Paula Deen's Tupperware Party

It was a new day in the Deen household and the sun shone like a mustard stain on the blue apron of the sky.  Paula heard the call of the rooster she would consume later that day and tried to roll out of bed, but was too heavy to escape her indented mattress.  Instead, she rotated on her sheets in place like a rotisserie chicken.  This analogy made Paula drool a little onto her pillow as she imagined the warm sun cooking her juicy flesh until it was ready to be slathered in marinade.  Paula decided to spend just a few more moments in bed fantasizing before going downstairs to make breakfast.

Paula rode the elevator she had installed down to the first floor and walked eagerly out the back door to her outdoor kitchen.  She liked to spend as much time as possible in her outdoor kitchen, looking over the backyard she had converted into a field of swaying corn.  Around the porch she had decorated with tall vases of daisies, which reminded her of eggs.

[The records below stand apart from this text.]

## src/rtl/mc_ctrl_pkg.sv

```systemverilog
// Shared state encoding, opcode constants, datapath select codes and control bundle
// for the multi-cycle RISC control FSM.
package mc_ctrl_pkg;

  localparam int unsigned STATE_W = 4;
  localparam int unsigned OPC_W   = 7;

  typedef enum logic [STATE_W-1:0] {
    FETCH    = 4'd0,
    DECODE   = 4'd1,
    MEM_ADDR = 4'd2,
    LOAD_RD  = 4'd3,
    LOAD_WB  = 4'd4,
    STORE_WR = 4'd5,
    EXEC     = 4'd6,
    ALU_WB   = 4'd7,
    BRANCH   = 4'd8,
    JAL      = 4'd9,
    TRAP     = 4'd10
  } state_e;

  localparam logic [OPC_W-1:0] OP_LOAD   = 7'b0000011;
  localparam logic [OPC_W-1:0] OP_STORE  = 7'b0100011;
  localparam logic [OPC_W-1:0] OP_RTYPE  = 7'b0110011;
  localparam logic [OPC_W-1:0] OP_ITYPE  = 7'b0010011;
  localparam logic [OPC_W-1:0] OP_BRANCH = 7'b1100011;
  localparam logic [OPC_W-1:0] OP_JAL    = 7'b1101111;

  localparam logic [1:0] PCS_ALU    = 2'b00;
  localparam logic [1:0] PCS_ALUOUT = 2'b01;

  localparam logic [1:0] SRCB_B    = 2'b00;
  localparam logic [1:0] SRCB_FOUR = 2'b01;
  localparam logic [1:0] SRCB_IMM  = 2'b10;

  localparam logic [1:0] ALUOP_ADD    = 2'b00;
  localparam logic [1:0] ALUOP_SUB    = 2'b01;
  localparam logic [1:0] ALUOP_RFUNCT = 2'b10;
  localparam logic [1:0] ALUOP_IFUNCT = 2'b11;

  localparam logic [1:0] RD_ALUOUT = 2'b00;
  localparam logic [1:0] RD_MDR    = 2'b01;
  localparam logic [1:0] RD_PC     = 2'b10;

  typedef struct packed {
    logic       pc_write;
    logic       pc_write_cond;
    logic       i_or_d;
    logic       mem_read;
    logic       mem_write;
    logic       ir_write;
    logic       alu_src_a;
    logic       reg_write;
    logic       illegal_instr;
    logic       instr_retired;
    logic [1:0] pc_source;
    logic [1:0] alu_src_b;
    logic [1:0] alu_op;
    logic [1:0] rd_src;
  } ctrl_t;

  // Dispatch target out of DECODE for a given opcode.
  function automatic state_e decode_target(input logic [OPC_W-1:0] opcode);
    state_e tgt;
    tgt = TRAP;
    case (opcode)
      OP_LOAD, OP_STORE: tgt = MEM_ADDR;
      OP_RTYPE, OP_ITYPE: tgt = EXEC;
      OP_BRANCH: tgt = BRANCH;
      OP_JAL: tgt = JAL;
      default: tgt = TRAP;
    endcase
    return tgt;
  endfunction

endpackage

```

## src/rtl/mc_ctrl_decode.sv

```systemverilog
// Moore output decoder: control bundle from current state; only memory-handshake
// qualified strobes look at mem_ready.
module mc_ctrl_decode
  import mc_ctrl_pkg::*;
(
  input  state_e            state,
  input  logic              mem_ready,
  input  logic [OPC_W-1:0]  opcode,
  output ctrl_t             ctrl_c
);

  always_comb begin
    ctrl_c = '0;
    case (state)
      FETCH: begin
        ctrl_c.mem_read  = 1'b1;
        ctrl_c.alu_src_b = SRCB_FOUR;
        ctrl_c.alu_op    = ALUOP_ADD;
        ctrl_c.pc_source = PCS_ALU;
        ctrl_c.ir_write  = mem_ready;
        ctrl_c.pc_write  = mem_ready;
      end
      DECODE: begin
        ctrl_c.alu_src_b = SRCB_IMM;
        ctrl_c.alu_op    = ALUOP_ADD;
      end
      MEM_ADDR: begin
        ctrl_c.alu_src_a = 1'b1;
        ctrl_c.alu_src_b = SRCB_IMM;
        ctrl_c.alu_op    = ALUOP_ADD;
      end
      LOAD_RD: begin
        ctrl_c.mem_read = 1'b1;
        ctrl_c.i_or_d   = 1'b1;
      end
      LOAD_WB: begin
        ctrl_c.reg_write     = 1'b1;
        ctrl_c.rd_src        = RD_MDR;
        ctrl_c.instr_retired = 1'b1;
      end
      STORE_WR: begin
        ctrl_c.mem_write     = 1'b1;
        ctrl_c.i_or_d        = 1'b1;
        ctrl_c.instr_retired = mem_ready;
      end
      EXEC: begin
        ctrl_c.alu_src_a = 1'b1;
        if (opcode == OP_RTYPE) begin
          ctrl_c.alu_src_b = SRCB_B;
          ctrl_c.alu_op    = ALUOP_RFUNCT;
        end else begin
          ctrl_c.alu_src_b = SRCB_IMM;
          ctrl_c.alu_op    = ALUOP_IFUNCT;
        end
      end
      ALU_WB: begin
        ctrl_c.reg_write     = 1'b1;
        ctrl_c.rd_src        = RD_ALUOUT;
        ctrl_c.instr_retired = 1'b1;
      end
      BRANCH: begin
        ctrl_c.alu_src_a     = 1'b1;
        ctrl_c.alu_src_b     = SRCB_B;
        ctrl_c.alu_op        = ALUOP_SUB;
        ctrl_c.pc_write_cond = 1'b1;
        ctrl_c.pc_source     = PCS_ALUOUT;
        ctrl_c.instr_retired = 1'b1;
      end
      JAL: begin
        ctrl_c.pc_write      = 1'b1;
        ctrl_c.pc_source     = PCS_ALUOUT;
        ctrl_c.reg_write     = 1'b1;
        ctrl_c.rd_src        = RD_PC;
        ctrl_c.instr_retired = 1'b1;
      end
      TRAP: ctrl_c.illegal_instr = 1'b1;
      default: ctrl_c = '0;
    endcase
  end

endmodule

```

## src/rtl/mc_control_fsm.sv

```systemverilog
// Multi-cycle processor control FSM with state register, next-state logic and optional
// performance counters (enabled by defining MC_CTRL_PERF_EN).
module mc_control_fsm
  import mc_ctrl_pkg::*;
#(
  parameter int unsigned CNT_W              = 32,
  parameter bit          FETCH_ALWAYS_READY = 1'b0
) (
  input  logic              clock,
  input  logic              reset,
  input  logic [31:0]       instruction,
  input  logic              mem_ready,
  output logic              pc_write,
  output logic              pc_write_cond,
  output logic              i_or_d,
  output logic              mem_read,
  output logic              mem_write,
  output logic              ir_write,
  output logic              alu_src_a,
  output logic              reg_write,
  output logic              illegal_instr,
  output logic              instr_retired,
  output logic [1:0]        pc_source,
  output logic [1:0]        alu_src_b,
  output logic [1:0]        alu_op,
  output logic [1:0]        rd_src,
  output logic [3:0]        state,
  output logic [3:0]        next_state,
  output logic [CNT_W-1:0]  perf_cycles,
  output logic [CNT_W-1:0]  perf_instret
);

  state_e             state_q, state_d;
  logic [OPC_W-1:0]   opcode;
  logic               mem_ready_eff;
  ctrl_t              ctrl;
  logic               unused_instr_bits;

  assign opcode            = instruction[OPC_W-1:0];
  assign unused_instr_bits = ^instruction[31:OPC_W];
  assign mem_ready_eff     = mem_ready | (FETCH_ALWAYS_READY && (state_q == FETCH));

  always_ff @(posedge clock or posedge reset) begin
    if (reset) state_q <= FETCH;
    else       state_q <= state_d;
  end

  // Memory states wait on mem_ready; every other state advances unconditionally.
  always_comb begin
    state_d = FETCH;
    case (state_q)
      FETCH:    state_d = mem_ready_eff ? DECODE : FETCH;
      DECODE:   state_d = decode_target(opcode);
      MEM_ADDR: state_d = (opcode == OP_LOAD) ? LOAD_RD : STORE_WR;
      LOAD_RD:  state_d = mem_ready_eff ? LOAD_WB : LOAD_RD;
      STORE_WR: state_d = mem_ready_eff ? FETCH : STORE_WR;
      EXEC:     state_d = ALU_WB;
      default:  state_d = FETCH;
    endcase
  end

  mc_ctrl_decode u_decode (
    .state     (state_q),
    .mem_ready (mem_ready_eff),
    .opcode    (opcode),
    .ctrl_c    (ctrl)
  );

  assign pc_write      = ctrl.pc_write;
  assign pc_write_cond = ctrl.pc_write_cond;
  assign i_or_d        = ctrl.i_or_d;
  assign mem_read      = ctrl.mem_read;
  assign mem_write     = ctrl.mem_write;
  assign ir_write      = ctrl.ir_write;
  assign alu_src_a     = ctrl.alu_src_a;
  assign reg_write     = ctrl.reg_write;
  assign illegal_instr = ctrl.illegal_instr;
  assign instr_retired = ctrl.instr_retired;
  assign pc_source     = ctrl.pc_source;
  assign alu_src_b     = ctrl.alu_src_b;
  assign alu_op        = ctrl.alu_op;
  assign rd_src        = ctrl.rd_src;
  assign state         = state_q;
  assign next_state    = state_d;

`ifdef MC_CTRL_PERF_EN
  logic [CNT_W-1:0] cycles_q, cycles_d, instret_q, instret_d;

  // Free-running counters, wrapping naturally at 2^CNT_W.
  always_comb begin
    cycles_d  = cycles_q + CNT_W'(1);
    instret_d = instret_q + CNT_W'(ctrl.instr_retired);
  end

  always_ff @(posedge clock or posedge reset) begin
    if (reset) begin
      cycles_q  <= '0;
      instret_q <= '0;
    end else begin
      cycles_q  <= cycles_d;
      instret_q <= instret_d;
    end
  end

  assign perf_cycles  = cycles_q;
  assign perf_instret = instret_q;
`else
  assign perf_cycles  = '0;
  assign perf_instret = '0;
`endif

endmodule

```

After taking a deep whiff of corn, Paula headed for the freezer.  She removed two of the Jimmy Dean microwaveable breakfasts from the stack.  “God bless you, Jimmy,” she said.  She had always looked up to him, what with their similar last names and all.  Real or not, he was a sort of role model in her life.  The thought of rolls made Paula think of those she would be eating along with the rooster, as well as the rolls on her own body.  She began drooling again and fell to the linoleum floor seizing, her heart palpitating, fortunately, with pleasure this time.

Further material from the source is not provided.